Olfactory Dysfunction Frequent in Multiple Sclerosis
MS Patients May Frequently Experience Olfactory Dysfunction
Olfactory dysfunction can frequently be measured in multiple sclerosis patients, according to research published in Multiple Sclerosis and Related Disorders.
While previous studies have reported olfactory dysfunction in multiple sclerosis (MS), results have been inconsistent. To synthesize and interpret existing knowledge about olfactory dysfunction in MS and identify current gaps in knowledge, Elisabeth Lucassen, MD, from the Departments of Neurology at Pennsylvania State University-Milton S. Hershey Medical Center, and colleagues conducted a review of 25 clinical studies examining olfactory dysfunction in patients with MS.
Among them, 23 studies measured olfactory dysfunction in MS patients, 10 evaluated MRI correlates of olfactory dysfunction, and 5 evaluated neurophysiology correlates of olfactory dysfunction. Thirteen reviews or commentaries and 2 case studies were also included.
“The majority of the studies identified some degree of olfactory dysfunction in MS patients, and various aspects and correlations with olfactory impairment were observed,” the authors wrote, showing that the overall weight of the existing knowledge on the subject suggests that olfactory dysfunction may occur in MS, with both threshold and identification deficits observed. Although the researchers found variability in the reported frequency of olfactory dysfunction, the more robust studies suggest that the prevalence is significant, ranging from 20% to 45% in the MS population.

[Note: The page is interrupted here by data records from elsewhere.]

`config.mk`:
```
export PLATFORM = sky130hd
export DESIGN_NAME = act_quant_packer
export DESIGN_NICKNAME = d
export VERILOG_FILES = /design/src/rtl/act_quant_packer.sv
export SDC_FILE = /design/constraint.sdc
export NUM_CORES = 1
export LEC_CHECK = 0
export CAP_MARGIN = 20
export CORE_ASPECT_RATIO = 1.1
export CORE_MARGIN = 2
export CORE_UTILIZATION = 50
export DETAILED_ROUTE_END_ITERATION = 6
export HOLD_SLACK_MARGIN = 0.1
export PLACE_DENSITY = 0.88
export SYNTH_ARGS = -nofsm -noshare
export SYNTH_HDL_FRONTEND = slang
export SYNTH_SLANG_ARGS = --single-unit
export TNS_END_PERCENT = 20
```
`constraint.sdc`:
```
create_clock -name clk -period 3.81 [get_ports clk]
set_clock_uncertainty 0.1 [all_clocks]
set_input_delay 0.762 -clock clk [delete_from_list [all_inputs] [get_ports clk]]
set_output_delay 0.762 -clock clk [all_outputs]
set_load 0.05 [all_outputs]
```
==> config.mk <==
export PLATFORM = sky130hd
export DESIGN_NAME = time_keeper_bcd
export DESIGN_NICKNAME = d
export VERILOG_FILES = /design/src/rtl/time_pkg.sv /design/src/rtl/time_keeper_bcd_btn_debounce.sv /design/src/rtl/time_keeper_bcd.sv
export SDC_FILE = /design/constraint.sdc
export NUM_CORES = 1
export LEC_CHECK = 0
export ABC_CLOCK_PERIOD_IN_PS = 4450
export CAP_MARGIN = 5
export CORE_MARGIN = 10
export CORE_UTILIZATION = 59
export CTS_CLUSTER_SIZE = 14
export DETAILED_ROUTE_END_ITERATION = 10
export PLACE_DENSITY = 0.82
export SYNTH_ARGS = -nofsm -noshare
export SYNTH_HDL_FRONTEND = slang
export SYNTH_SLANG_ARGS = --single-unit
==> constraint.sdc <==
create_clock -name clk_100MHz -period 4.45 [get_ports clk_100MHz]
set_clock_uncertainty 0.15 [all_clocks]
set_input_delay 0.89 -clock clk_100MHz [delete_from_list [all_inputs] [get_ports clk_100MHz]]
set_output_delay 0.89 -clock clk_100MHz [all_outputs]
set_load 0.02 [all_outputs]
==> src/rtl/time_pkg.sv <==
// Shared mode encoding, time-field limits and BCD increment helpers for the
// time-of-day counter.
package time_pkg;

  typedef enum logic [1:0] {
    RUN      = 2'd0,
    SET_HRS  = 2'd1,
    SET_MINS = 2'd2
  } mode_t;

  localparam int MAX_SEC          = 59;
  localparam int MAX_MIN_TENS     = 5;
  localparam int MAX_HR_TENS      = 2;
  localparam int MAX_HR_ONES_AT_2 = 3;

  // Returns {tens, ones} of the next hour, wrapping 23 -> 00.
  function automatic logic [6:0] inc_hours(input logic [2:0] tens, input logic [3:0] ones);
    if (tens == 3'(MAX_HR_TENS) && ones == 4'(MAX_HR_ONES_AT_2))
      return 7'd0;
    else if (ones == 4'd9)
      return {tens + 3'd1, 4'd0};
    else
      return {tens, ones + 4'd1};
  endfunction

  // Returns {tens, ones} of the next minute, wrapping 59 -> 00.
  function automatic logic [6:0] inc_mins(input logic [2:0] tens, input logic [3:0] ones);
    if (ones != 4'd9)
      return {tens, ones + 4'd1};
    else if (tens == 3'(MAX_MIN_TENS))
      return 7'd0;
    else
      return {tens + 3'd1, 4'd0};
  endfunction

endpackage

==> src/rtl/time_keeper_bcd_btn_debounce.sv <==
// Button conditioner: 2-flop synchroniser, stability counter and a one-cycle
// pulse on each accepted press (release is silent).
module btn_debounce #(
  parameter int DEBOUNCE_CYCLES = 1_000_000
) (
  input  logic clk_100MHz,
  input  logic reset,
  input  logic raw,
  output logic stable,
  output logic press
);

  localparam int CW = (DEBOUNCE_CYCLES > 1) ? $clog2(DEBOUNCE_CYCLES) : 1;
  localparam logic [CW-1:0] CNT_MAX = CW'(DEBOUNCE_CYCLES - 1);

  logic [1:0]    sync_reg;
  logic [CW-1:0] cnt_reg;
  logic          stable_reg;
  logic          press_reg;

  always_ff @(posedge clk_100MHz or posedge reset) begin
    if (reset) begin
      sync_reg   <= '0;
      cnt_reg    <= '0;
      stable_reg <= 1'b0;
      press_reg  <= 1'b0;
    end else begin
      sync_reg  <= {sync_reg[0], raw};
      press_reg <= 1'b0;
      if (sync_reg[1] == stable_reg) begin
        cnt_reg <= '0;
      end else if (cnt_reg == CNT_MAX) begin
        // Change accepted; pulse only when the new level is "pressed".
        stable_reg <= sync_reg[1];
        cnt_reg    <= '0;
        press_reg  <= sync_reg[1];
      end else begin
        cnt_reg <= cnt_reg + CW'(1);
      end
    end
  end

  assign stable = stable_reg;
  assign press  = press_reg;

endmodule

==> src/rtl/time_keeper_bcd.sv <==
// 24 h time-of-day counter with BCD hh:mm outputs, 1 Hz prescaler and a
// two-button set mode (mode cycles RUN/SET_HRS/SET_MINS, inc bumps the field).
module time_keeper_bcd
  import time_pkg::*;
#(
  parameter int CLK_HZ          = 100_000_000,
  parameter int DEBOUNCE_CYCLES = 1_000_000
) (
  input  logic       clk_100MHz,
  input  logic       reset,
  input  logic       btn_mode,
  input  logic       btn_inc,
  output logic [2:0] hrs_tens,
  output logic [3:0] hrs_ones,
  output logic [2:0] mins_tens,
  output logic [3:0] mins_ones,
  output logic [5:0] secs,
  output logic [1:0] set_mode,
  output logic       sec_tick
);

  localparam int PW = (CLK_HZ > 1) ? $clog2(CLK_HZ) : 1;
  localparam logic [PW-1:0] PRESC_MAX = PW'(CLK_HZ - 1);

  logic [1:0] btn_raw;
  logic [1:0] btn_press;
  logic [1:0] btn_stable_unused;

  assign btn_raw = {btn_inc, btn_mode};

  genvar gi;
  generate
    for (gi = 0; gi < 2; gi++) begin : g_btn
      btn_debounce #(
        .DEBOUNCE_CYCLES(DEBOUNCE_CYCLES)
      ) u_btn (
        .clk_100MHz(clk_100MHz),
        .reset     (reset),
        .raw       (btn_raw[gi]),
        .stable    (btn_stable_unused[gi]),
        .press     (btn_press[gi])
      );
    end
  endgenerate

  logic mode_press, inc_press;
  assign mode_press = btn_press[0];
  assign inc_press  = btn_press[1];

  mode_t         mode_reg, mode_next;
  logic [PW-1:0] presc_reg, presc_next;
  logic [5:0]    secs_reg, secs_next;
  logic [2:0]    hrs_tens_reg, hrs_tens_next, mins_tens_reg, mins_tens_next;
  logic [3:0]    hrs_ones_reg, hrs_ones_next, mins_ones_reg, mins_ones_next;
  logic [6:0]    hrs_inc, mins_inc;
  logic          tick;

  assign hrs_inc  = inc_hours(hrs_tens_reg, hrs_ones_reg);
  assign mins_inc = inc_mins(mins_tens_reg, mins_ones_reg);
  // Prescaler is pinned at 0 outside RUN, so this can only fire while running.
  assign tick     = (presc_reg == PRESC_MAX);

  always_comb begin
    mode_next      = mode_reg;
    presc_next     = presc_reg;
    secs_next      = secs_reg;
    hrs_tens_next  = hrs_tens_reg;
    hrs_ones_next  = hrs_ones_reg;
    mins_tens_next = mins_tens_reg;
    mins_ones_next = mins_ones_reg;
    if (mode_press) begin
      // Mode change wins over a coincident inc press.
      presc_next = '0;
      case (mode_reg)
        RUN: begin
          mode_next = SET_HRS;
          secs_next = '0;
        end
        SET_HRS:  mode_next = SET_MINS;
        SET_MINS: begin
          mode_next = RUN;
          secs_next = '0;
        end
        default:  mode_next = RUN;
      endcase
    end else begin
      case (mode_reg)
        RUN: begin
          if (tick) begin
            presc_next = '0;
            if (secs_reg == 6'(MAX_SEC)) begin
              secs_next = '0;
              {mins_tens_next, mins_ones_next} = mins_inc;
              if (mins_inc == 7'd0)
                {hrs_tens_next, hrs_ones_next} = hrs_inc;
            end else begin
              secs_next = secs_reg + 6'd1;
            end
          end else begin
            presc_next = presc_reg + PW'(1);
          end
        end
        SET_HRS: begin
          presc_next = '0;
          if (inc_press)
            {hrs_tens_next, hrs_ones_next} = hrs_inc;
        end
        SET_MINS: begin
          presc_next = '0;
          if (inc_press)
            {mins_tens_next, mins_ones_next} = mins_inc;
        end
        default: begin
          mode_next  = RUN;
          presc_next = '0;
        end
      endcase
    end
  end

  always_ff @(posedge clk_100MHz or posedge reset) begin
    if (reset) begin
      mode_reg      <= RUN;
      presc_reg     <= '0;
      secs_reg      <= '0;
      hrs_tens_reg  <= '0;
      hrs_ones_reg  <= '0;
      mins_tens_reg <= '0;
      mins_ones_reg <= '0;
    end else begin
      mode_reg      <= mode_next;
      presc_reg     <= presc_next;
      secs_reg      <= secs_next;
      hrs_tens_reg  <= hrs_tens_next;
      hrs_ones_reg  <= hrs_ones_next;
      mins_tens_reg <= mins_tens_next;
      mins_ones_reg <= mins_ones_next;
    end
  end

  assign hrs_tens  = hrs_tens_reg;
  assign hrs_ones  = hrs_ones_reg;
  assign mins_tens = mins_tens_reg;
  assign mins_ones = mins_ones_reg;
  assign secs      = secs_reg;
  assign set_mode  = mode_reg;
  assign sec_tick  = tick;

endmodule

==> results by group <==
Run status
  – Status: finished clean

Layout
  – Reg area: 0.002427 sq mm
  – Fraction of layout cells with a size suffix above 1: 0.07143
  – Multi-input logic area: 0.002211 sq mm
  – Final #Nets: 513
  – # diodes: 0
  – Final core utilization: 0.6783
  – Most frequent cells in the layout: dfrtp_1, nor2_1, nand2_1
  – Area grow syn2layout: 11.31%
  – Fill count: 608
  – Commonest non-fill, non-tap cell in the layout: dfrtp_1
  – Max FFs per register: 40

Synth
  – Post-Synth XOR/XNOR Area: 0.1203
  – Mux cell area share after synthesis: 0.01665
  – Mapped Nets: 488
  – Mapped cell area: 0.004733 sq mm
  – Post-synth EDFFs: 0
  – Warnings, synthesis: 0
  – Synth cell types: 51
  – Post-synth top flop: dfrtp_1
  – Simple-gate share of the synthesized area: 0.2662
  – Synth Area in Compound Gates: 0.04282
  – Post-Synthesis Mean Instance Area: 9.944 sq um
  – Syn Inst Count: 476
  – Sequential area share after synthesis: 0.5128
  – Synth area leaders: dfrtp_1, xor2_1, nor2_1
  – Cell accounting for the most synthesized area: dfrtp_1
  – Post-synthesis adder-cell area fraction: 0.02115
  – Largest family of logic cells by synthesized area: simple AND/OR/NAND/NOR gates
  – Post-synth top area share: 0.5128
  – Ys async rst share: 1.000
  – Synth Register Bits: 97

Place
  – GP Congestion: 0.8683
  – Port Buf Inserts: 26
  – Worst slack at placement: 1.111 ns
  – Post-DP HPWL: 6247 microns

Critical path
  – Reg2reg end: presc_reg[23]
  – Worst EP arrival: 2.68 ns
  – Worst-case reg-to-reg path depth: 6
  – Critical path data required time: 3.41 ns
  – R2R setup slack: 1.75 ns
  – Critical Path End: sec_tick
  – Setup crit start: presc_reg[0]
  – Setup crit end kind: output pin
  – CP Class: reg2out
  – CP Launch Type: register
  – CP max FO: 6
  – Worst reg2reg startpoint: presc_reg[0]

Clock tree
  – Hold buffers post-CTS: 0
  – CTS Sinks: 97
  – Htree depth: 3
  – CTS tree: done
  – CTS root buf: clkbuf_8
  – Clock Latency Late Sink: 0.36 ns
  – Postcts setup bufs: 0
  – CTS Buffer Depth: 2
  – Post-CTS Resized: 0
  – CTS Buf Count: 9
  – Clock transition at path regs: 0.08 ns

Routing
  – Detail Route Antenna Nets: 0
  – DRT iter0 DRCs: 143
  – DRT Pass-1 Iters: 4
  – Vias per cell: 5.706
  – Routed wire length: 8901 microns
  – Wire per inst: 14.69 microns
  – DRC: 0
  – Routed vias: 3458

Floorplanning
  – I/O Pins: 27
  – Die Wd: 109.6 microns
  – Die Y: 109.6 microns
  – Die area: 0.01201 sq mm
  – Core Rows: 32
  – Core area: 0.007767 sq mm
  – Initial core utilization: 0.6094

Pwr
  – Static Leak: 2.299 nW
  – Peak VDD IR: 0.2037 mV
  – Total design power: 1.483 mW
  – Pwr Density: 281.4 mW/mm^2

STA
  – Final-report setup violation count: 0
  – Peak Freq: 268.8 MHz
  – RSZ-0062 raised after global routing: false
  – Final hold viol count: 0
  – Period utilization: 0.8360
  – Fin worst setup slack: 0.7299 ns
  – WHS: 0.2043 ns
  – Relative slew slack: 0.3291
  – Setup TNS: 0 ns
  – Slew Viols, Final: 0
  – Final min period: 3.720 ns
  – Worst Tran Pin Value: 1.005 ns

GRT
  – Total global routing overflow: 0
  – Global-route wire length before repair: 15210 microns
  – Tot GR Track Use: 0.1572
  – Vias in the first global route: 3421
  – Largest net degree at the start of global routing: 60
  – Number of antenna violations at the first check in global routing: 0

Worst hold path
  – Worst hold-check path type: reg2reg
  – Worst hold stages: 0

Run
  – Max Cap Viol: 0
## routing by layer
layer	track usage	vias to the layer above	routed length [microns]
li1	-	1674	-
met3	0.03920	9	460
met2	0.2611	77	4428
met5	0	-	0
met1	0.1921	1698	3899
met4	0.06413	0	112
## worst min path at each step
| stage | from | endpoint |
|---|---|---|
| final | g_btn[0].u_btn.sync_reg[0] | g_btn[0].u_btn.sync_reg[1] |
| after global routing | g_btn[1].u_btn.sync_reg[0] | g_btn[1].u_btn.sync_reg[1] |
| after detailed placement | g_btn[0].u_btn.sync_reg[0] | g_btn[0].u_btn.sync_reg[1] |
| after CTS | g_btn[1].u_btn.sync_reg[0] | g_btn[1].u_btn.sync_reg[1] |
| after floorplan | g_btn[0].u_btn.sync_reg[0] | g_btn[0].u_btn.sync_reg[1] |
| after global placement | g_btn[1].u_btn.sync_reg[0] | g_btn[1].u_btn.sync_reg[1] |
## cells by family after synthesis
family | Yosys count
simple gates | 246
fa+ha+maj | 8
flops | 97
mux | 7
xor+xnor | 65
compound gates | 30
buf+inv | 23
## critical path: stages (launching register included)
cell	delay [ns]
dfrtp_1	0.40
ha_1	0.20
and3_1	0.33
nand3_1	0.15
or4_1	0.57
inv_1	0.08
clkdlybuf4s50_1	0.60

While their review indicated that olfactory dysfunction may be frequently measured in MS patients, the researchers identified many questions that require further study. Despite evidence of a high prevalence of olfactory dysfunction, its mechanisms are unknown and the clinical relevance of the association has not been well explored. Correlations between olfactory dysfunction and cognitive dysfunction as well as depression and anxiety have also been observed, but these findings remain poorly developed and require further investigation.
Future studies to understand the dynamic changes in olfactory function during the course of MS are also warranted, as well as studies that correlate olfactory function with relapses and disease activity.